Tuesday, January 11, 2005


Acting Responsibly

In Lubetzky v. U.S., the First Circuit addressed the question of whether a individual who was designated as a corporate officer was a "responsible person" for purposes of liability for the 100% penalty for unpaid withholding taxes under IRC §6672.

The Court began its analysis by acknowledging that:
[T]here is a surprising gap at the center of [§6672]: it nowhere says who is so required or whether "required" refers to some statutory concept, common law doctrine, company by-laws or actual practice, or some mixture of all these.
According to the facts, there were a number of quarters at issue where the testimony was essentially uncontradicted that the taxpayer could only pay those bills that were approved by his superiors. The taxpayer testified that he would have regarded himself as "stealing" if he had acted contrary to his superiors'directions.

The Court acknowledged that if the taxpayer were a mere bookkeeper who only wrote checks, he would not be liable under §6672. However, the Court concluded that, because of the position held by the taxpayer (he was nominally the chief financial officer and had held himself out as an executive vice president of the company), the taxpayer had to confront what the Court termed a "harsh dilemma"--either confront top management and possibly resign from his position or face liability under §6672.

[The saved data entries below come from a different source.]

<file path="src/rtl/apb_pack_arbiter.sv">
// Round-robin arbiter sharing one packet-FIFO write port among N_REQ producers.
// A write ctrl pack and its data pack are forwarded back to back; a watchdog closes stalled writes.
module apb_pack_arbiter #(
    parameter int N_REQ   = 4,
    parameter int TIMEOUT = 64,
    localparam int GW     = (N_REQ > 1) ? $clog2(N_REQ) : 1,
    localparam int CW     = (TIMEOUT > 0) ? $clog2(TIMEOUT + 1) : 1
) (
    input  logic                 clk,
    input  logic                 rst_n,
    input  logic [N_REQ-1:0]     req_valid,
    input  logic [N_REQ*32-1:0]  req_data,
    output logic [N_REQ-1:0]     req_ready,
    input  logic                 fifo_full,
    output logic                 fifo_wen,
    output logic [31:0]          fifo_wdata,
    output logic [GW-1:0]        grant_id,
    output logic                 busy,
    output logic                 proto_err
);

    // state | meaning
    // IDLE  | no grant; arbitrate among valid requesters
    // CTRL  | granted requester owes a ctrl pack
    // DATA  | write ctrl forwarded; its data pack is owed (watchdog runs)
    localparam logic [1:0] IDLE = 2'd0;
    localparam logic [1:0] CTRL = 2'd1;
    localparam logic [1:0] DATA = 2'd2;

    logic [1:0]    state_q, state_d;
    logic [GW-1:0] rr_ptr_q, rr_ptr_d;
    logic [GW-1:0] grant_q, grant_d;
    logic [CW-1:0] wait_cnt_q, wait_cnt_d;
    logic          proto_err_q, proto_err_d;

    logic [31:0]   word;
    logic          vld;
    logic          acc;
    logic          found;
    logic [GW-1:0] cand;

    assign word      = req_data[int'(grant_q)*32 +: 32];
    assign vld       = req_valid[grant_q];
    assign acc       = (state_q != IDLE) && vld && !fifo_full;
    assign grant_id  = grant_q;
    assign busy      = (state_q != IDLE);
    assign proto_err = proto_err_q;

    always_comb begin
        state_d     = state_q;
        rr_ptr_d    = rr_ptr_q;
        grant_d     = grant_q;
        wait_cnt_d  = wait_cnt_q;
        proto_err_d = 1'b0;
        req_ready   = '0;
        fifo_wen    = 1'b0;
        fifo_wdata  = word;
        found       = 1'b0;
        cand        = '0;
        case (state_q)
            IDLE: begin
                if (|req_valid) begin
                    // search starts one past the last winner so every requester gets a turn
                    for (int k = 1; k <= N_REQ; k++) begin
                        cand = GW'((int'(rr_ptr_q) + k) % N_REQ);
                        if (!found && req_valid[cand]) begin
                            found   = 1'b1;
                            grant_d = cand;
                        end
                    end
                    rr_ptr_d = grant_d;
                    state_d  = CTRL;
                end
            end
            CTRL: begin
                if (acc) begin
                    req_ready[grant_q] = 1'b1;
                    if (word[0]) begin
                        proto_err_d = 1'b1;
                        state_d     = IDLE;
                    end else begin
                        fifo_wen = 1'b1;
                        if (word[1]) begin
                            wait_cnt_d = '0;
                            state_d    = DATA;
                        end else begin
                            state_d = IDLE;
                        end
                    end
                end
            end
            DATA: begin
                if (acc) begin
                    req_ready[grant_q] = 1'b1;
                    if (word[0]) begin
                        fifo_wen = 1'b1;
                        state_d  = IDLE;
                    end else begin
                        proto_err_d = 1'b1;
                    end
                end else if (!vld && !fifo_full) begin
                    if (TIMEOUT != 0 && wait_cnt_q == CW'(TIMEOUT)) begin
                        // zero-data filler lets the APB master finish its decode
                        fifo_wen    = 1'b1;
                        fifo_wdata  = 32'h0000_0001;
                        proto_err_d = 1'b1;
                        state_d     = IDLE;
                    end else if (wait_cnt_q != CW'(TIMEOUT)) begin
                        wait_cnt_d = wait_cnt_q + 1'b1;
                    end
                end
            end
            default: state_d = IDLE;
        endcase
    end

    always_ff @(posedge clk or negedge rst_n) begin
        if (!rst_n) begin
            state_q     <= IDLE;
            rr_ptr_q    <= GW'(N_REQ - 1);
            grant_q     <= '0;
            wait_cnt_q  <= '0;
            proto_err_q <= 1'b0;
        end else begin
            state_q     <= state_d;
            rr_ptr_q    <= rr_ptr_d;
            grant_q     <= grant_d;
            wait_cnt_q  <= wait_cnt_d;
            proto_err_q <= proto_err_d;
        end
    end

endmodule

</file>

The Lubetzky opinion seems to me to say too much. If Lubetzky was truly a cypher, only executing the orders of others, he doesn't fall within the ambit of a statute that imposes some fairly harsh penalties. However, I am not certain that his actions fail the "responsible person" prong of the statute. Conceptually, it seems to make more sense to take the position that the willfullness prong is not satisfied, since he had no abililty to willfully make any payment other than as directed. The Court basically skipped any analysis of the willfullness requirement, stating that everybody agreed that the requirement was satisfied because Lubetsky knew that the taxes were due, but made other disbursements anyway.

The case is worth reading as well for the distinction the Court drew between the facts presented and those presentd in Vinnick v. Commissioner, 205 F.3d 1 (2000). In that case, the taxpayer, unlike Lubetzky,was "neither paid by the company nor engaged in day-to-day business affairs, had no office at the company, and did not sign checks in the relevant time frame."